TASK OBJECTIVE:
Using the data below, return the stretch from the line that contains "706 | 7.02 |" through the line that contains "1382 | 64.4 |", both included, exactly as it stands and nothing beyond it.

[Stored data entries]

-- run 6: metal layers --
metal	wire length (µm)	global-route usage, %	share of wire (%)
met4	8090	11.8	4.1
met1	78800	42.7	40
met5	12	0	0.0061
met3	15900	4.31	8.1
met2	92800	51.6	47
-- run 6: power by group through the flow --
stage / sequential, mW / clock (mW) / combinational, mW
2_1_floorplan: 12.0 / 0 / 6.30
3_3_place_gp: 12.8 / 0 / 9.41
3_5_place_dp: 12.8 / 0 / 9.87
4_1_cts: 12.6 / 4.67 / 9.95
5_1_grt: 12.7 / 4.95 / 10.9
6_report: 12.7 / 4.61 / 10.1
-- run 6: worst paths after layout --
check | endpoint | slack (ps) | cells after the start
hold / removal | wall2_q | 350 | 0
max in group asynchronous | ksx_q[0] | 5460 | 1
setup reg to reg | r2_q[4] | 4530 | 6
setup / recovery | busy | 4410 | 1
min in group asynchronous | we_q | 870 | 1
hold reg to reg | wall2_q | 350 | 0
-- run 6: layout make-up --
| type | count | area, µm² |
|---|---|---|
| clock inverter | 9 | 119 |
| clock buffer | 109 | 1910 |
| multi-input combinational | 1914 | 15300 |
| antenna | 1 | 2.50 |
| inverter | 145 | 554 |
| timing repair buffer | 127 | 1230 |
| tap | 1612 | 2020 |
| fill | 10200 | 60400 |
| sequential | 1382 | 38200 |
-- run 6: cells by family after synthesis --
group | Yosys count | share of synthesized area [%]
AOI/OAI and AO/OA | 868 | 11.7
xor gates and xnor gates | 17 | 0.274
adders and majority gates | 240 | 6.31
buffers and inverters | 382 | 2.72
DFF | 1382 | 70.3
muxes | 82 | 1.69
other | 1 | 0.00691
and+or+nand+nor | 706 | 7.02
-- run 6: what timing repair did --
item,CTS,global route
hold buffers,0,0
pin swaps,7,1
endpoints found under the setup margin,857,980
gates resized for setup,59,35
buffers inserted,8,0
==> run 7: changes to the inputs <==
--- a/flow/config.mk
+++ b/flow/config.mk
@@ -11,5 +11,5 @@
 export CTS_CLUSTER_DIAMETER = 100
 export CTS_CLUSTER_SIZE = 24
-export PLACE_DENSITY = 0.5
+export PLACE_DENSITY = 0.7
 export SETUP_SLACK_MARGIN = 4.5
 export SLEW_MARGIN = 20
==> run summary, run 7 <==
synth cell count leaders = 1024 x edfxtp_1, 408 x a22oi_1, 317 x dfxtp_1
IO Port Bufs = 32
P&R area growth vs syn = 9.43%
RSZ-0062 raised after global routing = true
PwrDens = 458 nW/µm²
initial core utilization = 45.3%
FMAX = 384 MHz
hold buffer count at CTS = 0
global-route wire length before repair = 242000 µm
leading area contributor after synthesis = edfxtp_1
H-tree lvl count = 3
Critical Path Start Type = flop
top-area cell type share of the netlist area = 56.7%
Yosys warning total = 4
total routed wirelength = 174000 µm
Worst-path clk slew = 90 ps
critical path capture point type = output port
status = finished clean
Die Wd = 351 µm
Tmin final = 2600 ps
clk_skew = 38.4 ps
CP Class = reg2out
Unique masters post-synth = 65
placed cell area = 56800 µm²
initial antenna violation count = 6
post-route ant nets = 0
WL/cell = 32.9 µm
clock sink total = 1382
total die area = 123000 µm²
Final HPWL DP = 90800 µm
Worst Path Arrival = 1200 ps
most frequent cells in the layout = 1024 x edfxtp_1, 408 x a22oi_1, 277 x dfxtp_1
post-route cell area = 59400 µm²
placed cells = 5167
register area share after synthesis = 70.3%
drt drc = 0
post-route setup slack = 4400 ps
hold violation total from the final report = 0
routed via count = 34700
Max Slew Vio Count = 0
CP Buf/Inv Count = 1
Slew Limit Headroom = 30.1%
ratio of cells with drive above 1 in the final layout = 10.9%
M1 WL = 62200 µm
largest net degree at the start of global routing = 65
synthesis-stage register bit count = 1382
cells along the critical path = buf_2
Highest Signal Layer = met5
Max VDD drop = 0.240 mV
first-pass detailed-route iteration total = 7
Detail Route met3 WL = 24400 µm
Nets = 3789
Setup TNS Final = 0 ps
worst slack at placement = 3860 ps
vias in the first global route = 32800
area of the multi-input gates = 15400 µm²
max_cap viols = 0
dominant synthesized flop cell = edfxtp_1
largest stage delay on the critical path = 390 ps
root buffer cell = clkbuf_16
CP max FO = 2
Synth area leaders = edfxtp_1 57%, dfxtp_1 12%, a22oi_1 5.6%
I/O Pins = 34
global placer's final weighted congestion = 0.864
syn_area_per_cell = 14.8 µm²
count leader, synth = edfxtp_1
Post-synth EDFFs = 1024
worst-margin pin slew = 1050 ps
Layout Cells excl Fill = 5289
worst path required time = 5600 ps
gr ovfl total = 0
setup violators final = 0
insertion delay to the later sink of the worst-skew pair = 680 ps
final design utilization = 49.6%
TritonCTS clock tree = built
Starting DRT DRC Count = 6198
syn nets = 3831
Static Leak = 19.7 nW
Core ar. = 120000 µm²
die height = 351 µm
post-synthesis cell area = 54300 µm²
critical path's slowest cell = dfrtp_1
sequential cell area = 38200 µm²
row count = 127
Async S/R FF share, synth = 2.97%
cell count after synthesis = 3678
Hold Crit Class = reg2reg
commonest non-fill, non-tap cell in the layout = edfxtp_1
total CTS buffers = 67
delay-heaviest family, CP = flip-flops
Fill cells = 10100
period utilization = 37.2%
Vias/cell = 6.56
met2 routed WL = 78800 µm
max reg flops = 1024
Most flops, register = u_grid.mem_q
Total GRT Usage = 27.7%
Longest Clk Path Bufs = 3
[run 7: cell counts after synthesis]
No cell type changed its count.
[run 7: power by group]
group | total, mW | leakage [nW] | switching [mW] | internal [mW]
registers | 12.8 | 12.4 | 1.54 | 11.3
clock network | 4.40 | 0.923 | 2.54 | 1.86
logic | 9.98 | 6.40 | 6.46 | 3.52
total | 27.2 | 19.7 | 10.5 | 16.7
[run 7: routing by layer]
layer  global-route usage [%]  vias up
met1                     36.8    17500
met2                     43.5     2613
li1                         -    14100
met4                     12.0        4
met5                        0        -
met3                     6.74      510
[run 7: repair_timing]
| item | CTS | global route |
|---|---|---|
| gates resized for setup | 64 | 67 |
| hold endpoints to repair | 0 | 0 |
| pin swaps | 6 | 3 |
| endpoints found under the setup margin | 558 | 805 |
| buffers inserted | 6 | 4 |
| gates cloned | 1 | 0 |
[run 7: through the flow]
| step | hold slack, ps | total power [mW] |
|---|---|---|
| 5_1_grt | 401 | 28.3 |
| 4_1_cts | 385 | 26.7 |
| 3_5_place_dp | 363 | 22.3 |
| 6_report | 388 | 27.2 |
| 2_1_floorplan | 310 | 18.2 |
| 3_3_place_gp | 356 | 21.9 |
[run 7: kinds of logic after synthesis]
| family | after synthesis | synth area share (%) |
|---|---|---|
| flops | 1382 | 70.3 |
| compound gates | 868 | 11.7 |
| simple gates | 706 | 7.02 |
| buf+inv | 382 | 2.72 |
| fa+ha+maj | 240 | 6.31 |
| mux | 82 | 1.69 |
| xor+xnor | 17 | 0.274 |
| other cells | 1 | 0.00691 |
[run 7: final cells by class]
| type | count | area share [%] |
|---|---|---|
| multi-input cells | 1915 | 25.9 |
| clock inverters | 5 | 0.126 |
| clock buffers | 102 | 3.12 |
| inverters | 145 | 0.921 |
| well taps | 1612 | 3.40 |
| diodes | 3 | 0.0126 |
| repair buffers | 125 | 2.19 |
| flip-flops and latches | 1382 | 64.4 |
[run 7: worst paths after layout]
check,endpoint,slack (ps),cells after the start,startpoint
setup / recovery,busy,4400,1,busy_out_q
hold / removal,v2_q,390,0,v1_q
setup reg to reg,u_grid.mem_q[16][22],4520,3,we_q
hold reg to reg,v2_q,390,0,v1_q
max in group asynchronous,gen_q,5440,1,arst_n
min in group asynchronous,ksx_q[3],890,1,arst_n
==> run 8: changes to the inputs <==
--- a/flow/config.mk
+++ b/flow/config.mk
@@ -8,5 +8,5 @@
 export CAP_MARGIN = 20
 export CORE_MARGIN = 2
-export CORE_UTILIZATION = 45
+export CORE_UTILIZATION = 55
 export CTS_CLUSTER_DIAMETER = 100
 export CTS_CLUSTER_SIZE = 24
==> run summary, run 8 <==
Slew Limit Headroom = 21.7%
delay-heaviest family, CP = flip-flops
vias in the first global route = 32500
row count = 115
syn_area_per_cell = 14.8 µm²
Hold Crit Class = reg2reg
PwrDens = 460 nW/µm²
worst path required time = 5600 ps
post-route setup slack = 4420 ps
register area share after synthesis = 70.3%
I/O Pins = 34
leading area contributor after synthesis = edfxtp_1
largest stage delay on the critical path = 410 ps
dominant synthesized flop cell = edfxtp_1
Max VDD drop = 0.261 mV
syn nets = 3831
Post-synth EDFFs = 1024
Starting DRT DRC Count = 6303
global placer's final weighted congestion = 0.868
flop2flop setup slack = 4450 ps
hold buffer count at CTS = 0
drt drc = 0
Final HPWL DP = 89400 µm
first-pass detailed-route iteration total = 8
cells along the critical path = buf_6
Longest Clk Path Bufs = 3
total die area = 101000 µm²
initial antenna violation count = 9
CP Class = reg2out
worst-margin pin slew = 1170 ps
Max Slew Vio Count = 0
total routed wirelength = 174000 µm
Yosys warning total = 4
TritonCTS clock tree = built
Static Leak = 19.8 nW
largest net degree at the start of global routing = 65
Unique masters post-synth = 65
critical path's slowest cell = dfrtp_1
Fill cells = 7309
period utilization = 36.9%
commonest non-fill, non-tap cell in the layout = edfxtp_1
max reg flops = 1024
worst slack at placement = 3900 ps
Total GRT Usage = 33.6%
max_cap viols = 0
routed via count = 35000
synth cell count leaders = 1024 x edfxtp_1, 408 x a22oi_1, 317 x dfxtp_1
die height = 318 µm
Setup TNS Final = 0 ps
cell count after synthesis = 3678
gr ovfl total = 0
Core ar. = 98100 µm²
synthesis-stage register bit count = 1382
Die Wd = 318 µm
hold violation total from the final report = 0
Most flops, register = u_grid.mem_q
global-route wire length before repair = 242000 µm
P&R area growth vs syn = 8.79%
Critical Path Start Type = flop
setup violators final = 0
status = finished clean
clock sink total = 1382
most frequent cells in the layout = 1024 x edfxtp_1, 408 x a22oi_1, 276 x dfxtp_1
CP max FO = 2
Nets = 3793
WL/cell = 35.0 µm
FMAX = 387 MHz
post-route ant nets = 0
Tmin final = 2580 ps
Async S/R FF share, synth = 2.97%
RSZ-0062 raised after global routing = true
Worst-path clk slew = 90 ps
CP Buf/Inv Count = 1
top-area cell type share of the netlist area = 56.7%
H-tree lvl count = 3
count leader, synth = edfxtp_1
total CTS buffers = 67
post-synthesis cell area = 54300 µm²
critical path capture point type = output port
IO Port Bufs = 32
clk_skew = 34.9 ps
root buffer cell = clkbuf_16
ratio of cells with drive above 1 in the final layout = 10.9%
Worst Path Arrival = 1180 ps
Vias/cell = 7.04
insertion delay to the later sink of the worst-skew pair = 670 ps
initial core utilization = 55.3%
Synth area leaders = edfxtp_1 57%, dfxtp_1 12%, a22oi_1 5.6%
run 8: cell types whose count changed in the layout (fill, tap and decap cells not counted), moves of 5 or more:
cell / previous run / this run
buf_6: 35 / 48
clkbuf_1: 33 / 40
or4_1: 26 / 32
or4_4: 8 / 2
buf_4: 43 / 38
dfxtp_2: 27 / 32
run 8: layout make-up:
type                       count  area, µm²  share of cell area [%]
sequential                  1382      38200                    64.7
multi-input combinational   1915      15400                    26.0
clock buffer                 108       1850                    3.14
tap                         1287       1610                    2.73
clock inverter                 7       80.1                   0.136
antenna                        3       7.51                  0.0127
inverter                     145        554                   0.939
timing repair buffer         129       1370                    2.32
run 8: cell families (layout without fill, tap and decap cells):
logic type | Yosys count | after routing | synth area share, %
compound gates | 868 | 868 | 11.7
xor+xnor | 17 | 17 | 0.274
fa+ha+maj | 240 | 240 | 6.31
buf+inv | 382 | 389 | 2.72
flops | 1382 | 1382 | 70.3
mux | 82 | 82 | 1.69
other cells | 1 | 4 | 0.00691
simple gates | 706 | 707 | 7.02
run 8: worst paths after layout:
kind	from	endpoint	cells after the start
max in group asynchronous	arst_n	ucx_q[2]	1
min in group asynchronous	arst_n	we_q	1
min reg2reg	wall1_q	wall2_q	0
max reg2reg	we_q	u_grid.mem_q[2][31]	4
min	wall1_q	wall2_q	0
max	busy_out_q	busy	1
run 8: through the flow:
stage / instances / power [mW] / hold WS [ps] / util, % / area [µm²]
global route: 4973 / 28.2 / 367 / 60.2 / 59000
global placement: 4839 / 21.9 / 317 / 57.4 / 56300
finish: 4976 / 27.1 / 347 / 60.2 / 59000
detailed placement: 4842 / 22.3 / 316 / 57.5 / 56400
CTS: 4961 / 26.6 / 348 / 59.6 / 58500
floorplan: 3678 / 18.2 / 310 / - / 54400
Context: an optimization exercise on an open-source flow, tuned for small area, a short achievable clock period and few clock cycles per item. The choices shown serve that exercise and are no tape-out recipe. Function was checked by simulation only, so behaviour that the tests miss may differ from the original.

==> trial 30 <==
## add_seq_ctrl
module add_seq_ctrl
#(
    parameter int unsigned N     = add_seq_pkg::ADDSEQ_N,
    parameter int unsigned WORDS = add_seq_pkg::ADDSEQ_WORDS
) (
    input  logic             clk,
    input  logic             rst,
    input  logic             in_valid,
    output logic             in_ready,
    input  logic [N*WORDS-1:0] a,
    input  logic [N*WORDS-1:0] b,
    input  logic             cin,
    input  logic             sub,
    output logic             out_valid,
    input  logic             out_ready,
    output logic [N*WORDS-1:0] sum,
    output logic             cout
);
    localparam int unsigned W = N * WORDS;
    logic [W-1:0] b_eff;
    logic         c_eff;
    logic [W-1:0] add_sum;
    logic         add_cout;
    assign b_eff = sub ? ~b : b;
    assign c_eff = sub | cin;
    cla #(.N(W)) u_cla (
        .A    (a),
        .B    (b_eff),
        .Cin  (c_eff),
        .Sum  (add_sum),
        .Cout (add_cout)
    );
    logic         out_valid_q;    
    logic         skid_valid_q;   
    logic         in_ready_q;     
    logic [W:0]   res_q;          
    logic [W:0]   skid_q;
    logic accept, load_out;
    assign accept   = in_valid & in_ready_q;
    assign load_out = ~out_valid_q | out_ready;
  ...
==> flow/config.mk <==
export PLATFORM = sky130hd
export DESIGN_NAME = add_seq_ctrl
export DESIGN_NICKNAME = add_seq_ctrl
export VERILOG_FILES = /design/flow/design.v
export SDC_FILE = /design/flow/constraint.sdc
export NUM_CORES = 4
export LEC_CHECK = 0
export CAP_MARGIN = 20
export CORE_MARGIN = 2
export CORE_UTILIZATION = 40
export SLEW_MARGIN = 20
==> flow/constraint.sdc <==
create_clock -name core_clock -period 28.0 [get_ports {clk}]
set_input_delay 5.6000 -clock core_clock [delete_from_list [all_inputs] [get_ports {clk}]]
set_output_delay 5.6000 -clock core_clock [all_outputs]
set_load 0.01 [all_outputs]
standard.sh (not shown) runs the stock make flow with config.mk's settings and CLKGATE_MAP_FILE= SYNTH_SCRIPT=/design/flow/synth_recipe.tcl, a recipe that flattens the netlist after the stock synthesis.
==> flow/flow/run.sh <==
#!/bin/bash
# The standard layout (standard.sh) with changes to how it is made; the
# constraints (constraint.sdc) are the standard flow's, unchanged. ORFS keeps each tool's
# log in orfs/logs; this script's own output goes to standard.log.
MARGIN=19
bash standard.sh finish \
  "BUFFER_PORTS_ARGS=-buffer_cell sky130_fd_sc_hd__buf_1" \
  SETUP_SLACK_MARGIN=$MARGIN \
  PRE_RESIZE_TCL=$PWD/flow/pre_resize.tcl  "ABC_AREA=1" "DONT_USE_CELLS= sky130_fd_sc_hd__probe_p_8 sky130_fd_sc_hd__probec_p_8 sky130_fd_sc_hd__lpflow_bleeder_1 sky130_fd_sc_hd__lpflow_clkbufkapwr_1 sky130_fd_sc_hd__lpflow_clkbufkapwr_16 sky130_fd_sc_hd__lpflow_clkbufkapwr_2 sky130_fd_sc_hd__lpflow_clkbufkapwr_4 sky130_fd_sc_hd__lpflow_clkbufkapwr_8 sky130_fd_sc_hd__lpflow_clkinvkapwr_1 sky130_fd_sc_hd__lpflow_clkinvkapwr_16 sky130_fd_sc_hd__lpflow_clkinvkapwr_2 sky130_fd_sc_hd__lpflow_clkinvkapwr_4 sky130_fd_sc_hd__lpflow_clkinvkapwr_8 sky130_fd_sc_hd__lpflow_decapkapwr_12 sky130_fd_sc_hd__lpflow_decapkapwr_3 sky130_fd_sc_hd__lpflow_decapkapwr_4 sky130_fd_sc_hd__lpflow_decapkapwr_6 sky130_fd_sc_hd__lpflow_decapkapwr_8 sky130_fd_sc_hd__lpflow_inputiso0n_1 sky130_fd_sc_hd__lpflow_inputiso0p_1 sky130_fd_sc_hd__lpflow_inputiso1n_1 sky130_fd_sc_hd__lpflow_inputiso1p_1 sky130_fd_sc_hd__lpflow_inputisolatch_1 sky130_fd_sc_hd__lpflow_isobufsrc_1 sky130_fd_sc_hd__lpflow_isobufsrc_16 sky130_fd_sc_hd__lpflow_isobufsrc_2 sky130_fd_sc_hd__lpflow_isobufsrc_4 sky130_fd_sc_hd__lpflow_isobufsrc_8 sky130_fd_sc_hd__lpflow_isobufsrckapwr_16 sky130_fd_sc_hd__lpflow_lsbuf_lh_hl_isowell_tap_1 sky130_fd_sc_hd__lpflow_lsbuf_lh_hl_isowell_tap_2 sky130_fd_sc_hd__lpflow_lsbuf_lh_hl_isowell_tap_4 sky130_fd_sc_hd__lpflow_lsbuf_lh_isowell_4 sky130_fd_sc_hd__lpflow_lsbuf_lh_isowell_tap_1 sky130_fd_sc_hd__lpflow_lsbuf_lh_isowell_tap_2 sky130_fd_sc_hd__lpflow_lsbuf_lh_isowell_tap_4  sky130_fd_sc_hd__fa_1 sky130_fd_sc_hd__fa_2 sky130_fd_sc_hd__fa_4" "CORE_UTILIZATION=60" "CTS_CLUSTER_SIZE=24" "CTS_CLUSTER_DIAMETER=90" > standard.log 2>&1
==> flow/flow/pre_resize.tcl <==
# Sourced before the placement-stage repair_design: cap the fanout of every net
# so that wide nets (sub, the register enables) are split into buffer trees
# placed near their loads.
set_max_fanout 16 [current_design]
==> build 4 (differences from trial 30) <==
==> flow/flow/run.sh (replaced) <==
#!/bin/bash
# The standard layout (standard.sh), with two changes to how it is made:
#  - ports are buffered with sky130_fd_sc_hd__buf_1 instead of the delay buffer
#    buffer_ports picks by default;
#  - timing repair aims for extra setup slack, so the layout runs faster than
#    the 28 ns the constraints require.
# The constraints (constraint.sdc) are the standard flow's, unchanged. Each tool's log is in
# orfs/logs; this script's own output goes to standard.log.
MARGIN=19
bash standard.sh finish \
  "BUFFER_PORTS_ARGS=-buffer_cell sky130_fd_sc_hd__buf_1" \
  SETUP_SLACK_MARGIN=$MARGIN  "DONT_USE_CELLS= sky130_fd_sc_hd__probe_p_8 sky130_fd_sc_hd__probec_p_8 sky130_fd_sc_hd__lpflow_bleeder_1 sky130_fd_sc_hd__lpflow_clkbufkapwr_1 sky130_fd_sc_hd__lpflow_clkbufkapwr_16 sky130_fd_sc_hd__lpflow_clkbufkapwr_2 sky130_fd_sc_hd__lpflow_clkbufkapwr_4 sky130_fd_sc_hd__lpflow_clkbufkapwr_8 sky130_fd_sc_hd__lpflow_clkinvkapwr_1 sky130_fd_sc_hd__lpflow_clkinvkapwr_16 sky130_fd_sc_hd__lpflow_clkinvkapwr_2 sky130_fd_sc_hd__lpflow_clkinvkapwr_4 sky130_fd_sc_hd__lpflow_clkinvkapwr_8 sky130_fd_sc_hd__lpflow_decapkapwr_12 sky130_fd_sc_hd__lpflow_decapkapwr_3 sky130_fd_sc_hd__lpflow_decapkapwr_4 sky130_fd_sc_hd__lpflow_decapkapwr_6 sky130_fd_sc_hd__lpflow_decapkapwr_8 sky130_fd_sc_hd__lpflow_inputiso0n_1 sky130_fd_sc_hd__lpflow_inputiso0p_1 sky130_fd_sc_hd__lpflow_inputiso1n_1 sky130_fd_sc_hd__lpflow_inputiso1p_1 sky130_fd_sc_hd__lpflow_inputisolatch_1 sky130_fd_sc_hd__lpflow_isobufsrc_1 sky130_fd_sc_hd__lpflow_isobufsrc_16 sky130_fd_sc_hd__lpflow_isobufsrc_2 sky130_fd_sc_hd__lpflow_isobufsrc_4 sky130_fd_sc_hd__lpflow_isobufsrc_8 sky130_fd_sc_hd__lpflow_isobufsrckapwr_16 sky130_fd_sc_hd__lpflow_lsbuf_lh_hl_isowell_tap_1 sky130_fd_sc_hd__lpflow_lsbuf_lh_hl_isowell_tap_2 sky130_fd_sc_hd__lpflow_lsbuf_lh_hl_isowell_tap_4 sky130_fd_sc_hd__lpflow_lsbuf_lh_isowell_4 sky130_fd_sc_hd__lpflow_lsbuf_lh_isowell_tap_1 sky130_fd_sc_hd__lpflow_lsbuf_lh_isowell_tap_2 sky130_fd_sc_hd__lpflow_lsbuf_lh_isowell_tap_4  sky130_fd_sc_hd__fa_1 sky130_fd_sc_hd__fa_2 sky130_fd_sc_hd__fa_4" "CORE_UTILIZATION=60" "CTS_CLUSTER_SIZE=24" "CTS_CLUSTER_DIAMETER=90" > standard.log 2>&1
removed: flow/flow/pre_resize.tcl
==> out/results.ini <==
[routing]
met3_length_um = 9292

[logic_synthesis]
synth_top_family_by_area = compound AO/OA/AOI/OAI gates
ys_top_cells_by_count = 353 x xor2_1, 320 x ha_1, 259 x nand2_1, 257 x dfxtp_1, 257 x edfxtp_1
synthSimpleGateAreaFrac = 0.1108

[placement]
dp_hpwl_um = 75330

[status]
outcome = complete, no violations

[power_and_ir_drop]
p_int_mw = 1.707

[global_routing]
met2_usage = 0.6372

-- figures above: build 4

==> out/results.ini <==
[global_routing]
met2_usage = 0.6097

[power_and_ir_drop]
p_int_mw = 1.560

[status]
outcome = complete, no violations

[logic_synthesis]
synth_top_family_by_area = simple AND/OR/NAND/NOR gates
ys_top_cells_by_count = 1032 x nand2_1, 323 x xor2_1, 320 x ha_1, 320 x inv_1
synthSimpleGateAreaFrac = 0.2134

[routing]
met3_length_um = 8172

-- figures above: trial 30

Testbench counts of trial 30, summed over its fixed seeds: cycles 1,288, items 1,280.
Testbench counts of build 4, summed over its fixed seeds: cycles 1,288, items 1,280.

-- afterwards: timing with drivers on the ports --
Ports are ideal in the flow. The routed layouts listed here were re-timed in OpenROAD. Step 1 sets driving cells, clkbuf_16 on the clock port and buf_2 on the other inputs (assumed; they add their load-dependent delay and slew). Step 2 adds t to the input delays and takes it off the output delays; t is the mean of the earliest and latest rising clock arrival at the registers after step 1. Input paths then give back, and output paths get back, about the clock's delay inside the block. Slacks: ideal ports / drivers / drivers and shift; pairs: ideal ports / drivers.
run	shift t [ns]	setup slack, ns	cell pins on the clock port's net
trial 30	0.665	19.036 / 19.056 / 18.391	1
build 4	0.669	18.596 / 18.459 / 17.791	1
After both steps every run listed still meets setup and hold. The setup slack of build 4, which loses most, moves by -0.137 ns with the drivers and by -0.805 ns with both steps.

SOLUTION TO THIS TASK:
| simple gates | 706 | 7.02 |
| buf+inv | 382 | 2.72 |
| fa+ha+maj | 240 | 6.31 |
| mux | 82 | 1.69 |
| xor+xnor | 17 | 0.274 |
| other cells | 1 | 0.00691 |
[run 7: final cells by class]
| type | count | area share [%] |
|---|---|---|
| multi-input cells | 1915 | 25.9 |
| clock inverters | 5 | 0.126 |
| clock buffers | 102 | 3.12 |
| inverters | 145 | 0.921 |
| well taps | 1612 | 3.40 |
| diodes | 3 | 0.0126 |
| repair buffers | 125 | 2.19 |
| flip-flops and latches | 1382 | 64.4 |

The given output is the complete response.